<file path="src/rtl/game_tick_pkg.sv">
// ----------------------------------------------------------------------------
// game_tick_pkg
// Shared types and constants for the game-tick sink.
//   tick_state_t : sink state (IDLE, RUN, DRAIN)
//   EDGE_RISING  : only rising edges of the tick level are ticks
//   EDGE_BOTH    : every level change of the tick line is a tick
// ----------------------------------------------------------------------------
package game_tick_pkg;

    typedef enum logic [1:0] {
        IDLE  = 2'd0,
        RUN   = 2'd1,
        DRAIN = 2'd2
    } tick_state_t;

    localparam int EDGE_RISING = 0;
    localparam int EDGE_BOTH   = 1;

endpackage : game_tick_pkg

</file>
<file path="src/rtl/tick_edge_det.sv">
// ----------------------------------------------------------------------------
// tick_edge_det
// Turns the divided tick level into a one-cycle edge strobe.
// Ports:
//   i_clk   : system clock
//   i_level : tick level, same clock domain, registered at its source
//   o_edge  : combinational edge strobe (rising only, or both, by EDGE_MODE)
// ----------------------------------------------------------------------------
module tick_edge_det
    import game_tick_pkg::*;
#(
    parameter int EDGE_MODE = EDGE_RISING
) (
    input  logic i_clk,
    input  logic i_level,
    output logic o_edge
);

    logic r_prev_level;

    // There is deliberately no reset here: reset must load the live level so
    // the first edge after release is a genuine level change, and that is
    // exactly what the normal every-cycle update already does.
    // NOTE: registers are written with <= so every flop samples pre-edge values.
    always_ff @(posedge i_clk) begin
        r_prev_level <= i_level;
    end

    assign o_edge = (EDGE_MODE == EDGE_BOTH) ? (i_level ^ r_prev_level)
                                             : (i_level & ~r_prev_level);

endmodule : tick_edge_det

</file>
<file path="src/rtl/game_tick_sink.sv">
// ----------------------------------------------------------------------------
// game_tick_sink
// Consumer end of the divided game-tick line. Converts tick level changes
// into tick tokens delivered over valid/ready, buffering them in a
// saturating pending counter, flagging overrun, counting delivered ticks and
// raising a watchdog flag when the tick line stops toggling.
// Ports:
//   i_clk, i_rst    : clock, synchronous active-high reset
//   i_tick_in       : divided tick level
//   i_enable        : 1 = accept ticks, 0 = stop accepting and drain
//   i_tick_ready    : game logic accepts a tick this cycle
//   i_clr_overrun   : one-cycle pulse clearing the overrun flag
//   o_tick_valid    : a tick is pending and deliverable
//   o_pending       : buffered tick count
//   o_tick_cnt      : delivered ticks, wraps silently
//   o_overrun       : sticky, a tick was dropped at saturation
//   o_stalled       : watchdog expired
//   o_busy          : state is not IDLE
// ----------------------------------------------------------------------------
module game_tick_sink
    import game_tick_pkg::*;
#(
    parameter int EDGE_MODE    = EDGE_RISING,
    parameter int MAX_PENDING  = 3,
    parameter int PEND_BITS    = 4,
    parameter int CNT_BITS     = 16,
    parameter int STALL_CYCLES = 40000000,
    parameter int STALL_BITS   = 26
) (
    input  logic                 i_clk,
    input  logic                 i_rst,
    input  logic                 i_tick_in,
    input  logic                 i_enable,
    input  logic                 i_tick_ready,
    input  logic                 i_clr_overrun,
    output logic                 o_tick_valid,
    output logic [PEND_BITS-1:0] o_pending,
    output logic [CNT_BITS-1:0]  o_tick_cnt,
    output logic                 o_overrun,
    output logic                 o_stalled,
    output logic                 o_busy
);

    localparam logic [PEND_BITS-1:0]  PEND_MAX = PEND_BITS'(MAX_PENDING);
    localparam logic [STALL_BITS-1:0] WD_LIMIT = STALL_BITS'(STALL_CYCLES);

    tick_state_t           r_state, w_state_nxt;
    logic [PEND_BITS-1:0]  r_pending, w_pending_nxt;
    logic [STALL_BITS-1:0] r_watchdog, w_watchdog_nxt;
    logic [CNT_BITS-1:0]   r_tick_cnt;
    logic                  r_tick_valid, r_overrun, r_stalled, r_busy;
    logic                  w_edge, w_xfer, w_accept, w_drop;

    tick_edge_det #(
        .EDGE_MODE (EDGE_MODE)
    ) u_edge_det (
        .i_clk   (i_clk),
        .i_level (i_tick_in),
        .o_edge  (w_edge)
    );

    assign w_xfer   = r_tick_valid & i_tick_ready;
    assign w_accept = (r_state == RUN) & i_enable & w_edge;
    // A transfer in the same cycle frees a slot, so only a full buffer with
    // no outgoing tick loses the incoming one.
    assign w_drop   = w_accept & ~w_xfer & (r_pending == PEND_MAX);

    // NOTE: every signal written here gets a default first, so no latches.
    always_comb begin
        w_pending_nxt = r_pending;
        unique case ({w_accept & ~w_drop, w_xfer})
            2'b10:   w_pending_nxt = r_pending + 1'b1;
            2'b01:   w_pending_nxt = r_pending - 1'b1;
            default: w_pending_nxt = r_pending;
        endcase

        // Exit decisions look at the post-transfer count, so the last
        // delivered tick moves straight to IDLE.
        w_state_nxt = r_state;
        unique case (r_state)
            IDLE:  if (i_enable) w_state_nxt = RUN;
            RUN:   if (!i_enable) w_state_nxt = (w_pending_nxt != '0) ? DRAIN : IDLE;
            DRAIN: begin
                if (i_enable)                 w_state_nxt = RUN;
                else if (w_pending_nxt == '0) w_state_nxt = IDLE;
            end
            default: w_state_nxt = IDLE;
        endcase

        if (w_state_nxt == IDLE) w_pending_nxt = '0;

        // The watchdog only runs while staying in RUN; any raw edge restarts it.
        w_watchdog_nxt = '0;
        if (r_state == RUN && w_state_nxt == RUN) begin
            if (w_edge)                     w_watchdog_nxt = '0;
            else if (r_watchdog != WD_LIMIT) w_watchdog_nxt = r_watchdog + 1'b1;
            else                            w_watchdog_nxt = r_watchdog;
        end
    end

    always_ff @(posedge i_clk) begin
        if (i_rst) r_state <= IDLE;
        else       r_state <= w_state_nxt;
    end

    // Flags are registered from next-state values so they line up with the
    // state and counters they describe.
    always_ff @(posedge i_clk) begin
        if (i_rst) begin
            r_pending    <= '0;
            r_watchdog   <= '0;
            r_tick_cnt   <= '0;
            r_tick_valid <= 1'b0;
            r_overrun    <= 1'b0;
            r_stalled    <= 1'b0;
            r_busy       <= 1'b0;
        end else begin
            r_pending    <= w_pending_nxt;
            r_watchdog   <= w_watchdog_nxt;
            r_tick_valid <= (w_pending_nxt != '0) && (w_state_nxt != IDLE);
            r_stalled    <= (w_watchdog_nxt == WD_LIMIT);
            r_busy       <= (w_state_nxt != IDLE);
            if (w_xfer) r_tick_cnt <= r_tick_cnt + 1'b1;
            // A drop in the same cycle as a clear leaves the flag set.
            if (w_drop)             r_overrun <= 1'b1;
            else if (i_clr_overrun) r_overrun <= 1'b0;
        end
    end

    assign o_tick_valid = r_tick_valid;
    assign o_pending    = r_pending;
    assign o_tick_cnt   = r_tick_cnt;
    assign o_overrun    = r_overrun;
    assign o_stalled    = r_stalled;
    assign o_busy       = r_busy;

endmodule : game_tick_sink

</file>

(AIM OF THE EXERCISE): Reproduce only the lines running from the one that contains "if (w_xfer) r_tick_cnt" to the last line of the records.

(REPLY):
            if (w_xfer) r_tick_cnt <= r_tick_cnt + 1'b1;
            // A drop in the same cycle as a clear leaves the flag set.
            if (w_drop)             r_overrun <= 1'b1;
            else if (i_clr_overrun) r_overrun <= 1'b0;
        end
    end

    assign o_tick_valid = r_tick_valid;
    assign o_pending    = r_pending;
    assign o_tick_cnt   = r_tick_cnt;
    assign o_overrun    = r_overrun;
    assign o_stalled    = r_stalled;
    assign o_busy       = r_busy;

endmodule : game_tick_sink

</file>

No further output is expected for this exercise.